After an initial rejection, Glaxo’s first-in-class severe asthma treatment Nucala has passed the tough examination of England’s cost watchdogs, winning a recommendation contingent on a confidential discount.
Severe asthma patients in the U.K. are set to gain access to the anti-IL-5 asthma treatment with NICE’s recommendation for coverage, announced Thursday. Nucala was first approved in the EU late last year.
The decision follows an earlier "no" for the med on cost effectiveness concerns. GSK came back with “further analyses,” the institute reported, and pledged “an additional price reduction.” Nucala ran at 840 pounds per dose before the undisclosed discount.
Since Nucala's launch, NICE hasn’t been alone in criticizing the med's price. Last December, self-appointed U.S. price watchdog ICER said the drug was more than two times more expensive than it should be due to uncertainties about its long-term benefits.
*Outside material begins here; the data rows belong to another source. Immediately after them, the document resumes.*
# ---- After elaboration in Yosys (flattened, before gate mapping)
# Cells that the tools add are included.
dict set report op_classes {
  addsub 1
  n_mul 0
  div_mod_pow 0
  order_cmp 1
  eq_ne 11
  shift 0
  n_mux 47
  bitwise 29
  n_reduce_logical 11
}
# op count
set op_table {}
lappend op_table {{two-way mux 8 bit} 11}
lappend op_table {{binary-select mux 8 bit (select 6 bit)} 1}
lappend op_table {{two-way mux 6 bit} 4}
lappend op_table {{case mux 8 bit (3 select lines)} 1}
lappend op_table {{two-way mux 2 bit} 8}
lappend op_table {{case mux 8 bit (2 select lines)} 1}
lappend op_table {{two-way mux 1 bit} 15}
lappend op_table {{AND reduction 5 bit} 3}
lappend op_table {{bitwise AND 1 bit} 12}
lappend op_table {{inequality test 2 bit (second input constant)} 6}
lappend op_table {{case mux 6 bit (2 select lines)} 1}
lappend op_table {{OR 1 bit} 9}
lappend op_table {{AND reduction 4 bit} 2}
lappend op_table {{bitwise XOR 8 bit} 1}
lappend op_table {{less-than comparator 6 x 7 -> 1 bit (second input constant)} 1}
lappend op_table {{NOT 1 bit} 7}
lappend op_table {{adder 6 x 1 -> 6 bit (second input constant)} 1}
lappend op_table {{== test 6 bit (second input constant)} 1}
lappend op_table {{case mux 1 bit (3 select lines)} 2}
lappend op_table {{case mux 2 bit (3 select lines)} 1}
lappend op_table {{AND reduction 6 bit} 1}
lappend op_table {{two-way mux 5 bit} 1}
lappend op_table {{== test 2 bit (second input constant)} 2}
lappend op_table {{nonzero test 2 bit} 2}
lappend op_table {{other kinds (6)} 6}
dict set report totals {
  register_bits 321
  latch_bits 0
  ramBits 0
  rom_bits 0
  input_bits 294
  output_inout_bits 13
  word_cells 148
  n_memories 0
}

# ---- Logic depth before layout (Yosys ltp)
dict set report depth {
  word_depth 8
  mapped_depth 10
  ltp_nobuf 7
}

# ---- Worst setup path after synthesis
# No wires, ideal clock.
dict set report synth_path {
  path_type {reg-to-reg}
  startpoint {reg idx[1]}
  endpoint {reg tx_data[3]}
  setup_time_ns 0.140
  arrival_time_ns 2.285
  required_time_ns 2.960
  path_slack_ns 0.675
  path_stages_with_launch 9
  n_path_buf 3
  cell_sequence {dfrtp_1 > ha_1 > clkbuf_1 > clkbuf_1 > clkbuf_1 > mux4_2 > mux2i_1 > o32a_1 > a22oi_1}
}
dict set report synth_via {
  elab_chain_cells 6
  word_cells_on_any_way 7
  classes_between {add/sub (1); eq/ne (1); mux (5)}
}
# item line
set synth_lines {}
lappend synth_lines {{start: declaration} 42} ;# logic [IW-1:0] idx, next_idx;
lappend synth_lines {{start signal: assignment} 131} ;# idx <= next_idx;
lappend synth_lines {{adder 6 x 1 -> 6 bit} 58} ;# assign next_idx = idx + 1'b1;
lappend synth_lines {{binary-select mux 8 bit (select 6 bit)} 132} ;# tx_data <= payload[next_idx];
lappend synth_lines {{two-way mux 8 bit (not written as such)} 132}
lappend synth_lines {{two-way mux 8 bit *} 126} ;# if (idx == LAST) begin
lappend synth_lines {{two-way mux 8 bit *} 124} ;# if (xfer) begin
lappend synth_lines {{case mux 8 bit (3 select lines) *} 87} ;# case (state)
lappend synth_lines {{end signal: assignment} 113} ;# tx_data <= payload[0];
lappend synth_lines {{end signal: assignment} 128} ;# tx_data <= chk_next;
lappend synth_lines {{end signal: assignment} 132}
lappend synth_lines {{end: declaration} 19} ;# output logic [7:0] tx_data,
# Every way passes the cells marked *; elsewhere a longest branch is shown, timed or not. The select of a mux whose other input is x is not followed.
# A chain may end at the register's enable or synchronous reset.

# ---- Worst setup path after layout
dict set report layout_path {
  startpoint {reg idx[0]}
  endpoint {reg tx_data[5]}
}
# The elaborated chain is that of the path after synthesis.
<file path="config.mk">
export PLATFORM = sky130hd
export DESIGN_NAME = comp2_w
export DESIGN_NICKNAME = d
export VERILOG_FILES = /design/src/rtl/comp_pkg.sv /design/src/rtl/comp_core.sv /design/src/rtl/comp2_w.sv
export SDC_FILE = /design/constraint.sdc
export NUM_CORES = 1
export LEC_CHECK = 0
export ABC_AREA = 1
export ABC_CLOCK_PERIOD_IN_PS = 800
export CAP_MARGIN = 20
export CORE_AREA = 2 2 39 41
export DETAILED_ROUTE_END_ITERATION = 10
export DIE_AREA = 0 0 41 43
export SYNTH_ARGS = -nofsm -noshare
export SYNTH_HDL_FRONTEND = slang
export SYNTH_SLANG_ARGS = --single-unit
</file>
<file path="constraint.sdc">
create_clock -name clk -period 0.8 [get_ports clk]
set_input_delay 0.08 -clock clk [delete_from_list [all_inputs] [get_ports clk]]
set_output_delay 0.08 -clock clk [all_outputs]
set_load 0.05 [all_outputs]
</file>
<file path="src/rtl/comp_pkg.sv">
// Shared types for the small unsigned comparator family.
package comp_pkg;

    // One-hot compare result, bit order {gt, eq, lt}
    typedef enum logic [2:0] {
        CMP_GT = 3'b100,
        CMP_EQ = 3'b010,
        CMP_LT = 3'b001
    } cmp_res_t;

    // Reset result matches the all-zero operand pair
    localparam cmp_res_t CMP_RESET = CMP_EQ;

endpackage : comp_pkg

</file>
<file path="src/rtl/comp_core.sv">
// Combinational MSB-first unsigned magnitude compare of two WIDTH-bit operands.
module comp_core
    import comp_pkg::*;
#(
    parameter int WIDTH = 2
) (
    input  logic [WIDTH-1:0] a,
    input  logic [WIDTH-1:0] b,
    output cmp_res_t         res
);

    logic [WIDTH-1:0] bit_gt;
    logic [WIDTH-1:0] bit_eq;
    logic             gt_run;
    logic             eq_run;

    // Per-bit slice terms: this bit alone says a is greater / bits match
    assign bit_gt = a & ~b;
    assign bit_eq = ~(a ^ b);

    // Cascade from the MSB: the first differing bit decides, later bits are masked
    always_comb begin
        // NOTE: every variable gets a default before the loop so no path leaves it unassigned (no latch).
        gt_run = 1'b0;
        eq_run = 1'b1;
        for (int i = WIDTH - 1; i >= 0; i--) begin
            gt_run = gt_run | (eq_run & bit_gt[i]);
            eq_run = eq_run & bit_eq[i];
        end
    end

    // Map the cascade result onto the one-hot encoding
    always_comb begin
        res = CMP_LT;
        if (gt_run) begin
            res = CMP_GT;
        end else if (eq_run) begin
            res = CMP_EQ;
        end
    end

endmodule : comp_core

</file>
<file path="src/rtl/comp2_w.sv">
// Registered unsigned magnitude comparator: one-cycle latency, one-hot g/e/l.
module comp2_w
    import comp_pkg::*;
#(
    parameter int WIDTH = 2
) (
    input  logic             clk,
    input  logic             rst_n,
    input  logic [WIDTH-1:0] a,
    input  logic [WIDTH-1:0] b,
    output logic             g,
    output logic             e,
    output logic             l
);

    cmp_res_t res_d;
    cmp_res_t res_q;

    comp_core #(
        .WIDTH(WIDTH)
    ) u_core (
        .a  (a),
        .b  (b),
        .res(res_d)
    );

    // Output register: reloads the compare every edge, forced to "equal" in reset
    always_ff @(posedge clk or negedge rst_n) begin
        // NOTE: sequential state uses non-blocking assignment so all flops update from pre-edge values.
        if (!rst_n) begin
            res_q <= CMP_RESET;
        end else begin
            res_q <= res_d;
        end
    end

    assign {g, e, l} = res_q;

    // The output code must stay one-hot in every cycle, reset included
    a_onehot : assert property (@(posedge clk) $onehot({g, e, l}));

endmodule : comp2_w

</file>
==> config.mk <==
export PLATFORM = sky130hd
export DESIGN_NAME = regfile_port_arb
export DESIGN_NICKNAME = d
export VERILOG_FILES = /design/src/rtl/regfile_port_arb.sv
export SDC_FILE = /design/constraint.sdc
export NUM_CORES = 1
export LEC_CHECK = 0
export CORE_AREA = 5 5 132 134
export DETAILED_ROUTE_END_ITERATION = 8
export DIE_AREA = 0 0 137 139
export GPL_TIMING_DRIVEN = 0
export PLACE_DENSITY_LB_ADDON = 0.05
export SETUP_SLACK_MARGIN = 0.5
export SYNTH_ARGS = -nofsm -noshare
export SYNTH_HDL_FRONTEND = slang
export SYNTH_SLANG_ARGS = --single-unit
==> constraint.sdc <==
create_clock -name clk -period 3.4 [get_ports clk]
set_input_delay 0.68 -clock clk [delete_from_list [all_inputs] [get_ports clk]]
set_output_delay 0.68 -clock clk [all_outputs]
set_load 0.1 [all_outputs]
Nonetheless, the news marks a win for GSK, as many companies have had mixed success at England’s cost gatekeepers in recent months. NICE centre for health technology evaluation director Carole Longson said in a statement that the decision will give U.K. patients “an extra option” where there aren’t many.
The decision also positions the London-based company favorably in the severe asthma field. Teva’s Cinqaero is still under review at the agency, which has asked that the company come back with more cost-effectiveness data on its drug.
However, some analysts believe AstraZeneca’s benralizumab, which was beat to the market by its competition, could be the strongest med in its class, at least based on dosing regimen. That candidate posted data in September showing a four-week regimen was no better than an eight-week course, potentially supporting less frequent dosing. GSK holds the first-to-market advantage.
About 100,000 people in the U.K. have severe asthma, Longson said. Nucala won backing as an add-on treatment for patients with eosinophilic asthma who’ve had four or more attacks in a year. It’s also recommended for patients who are taking maintenance oral corticosteroids.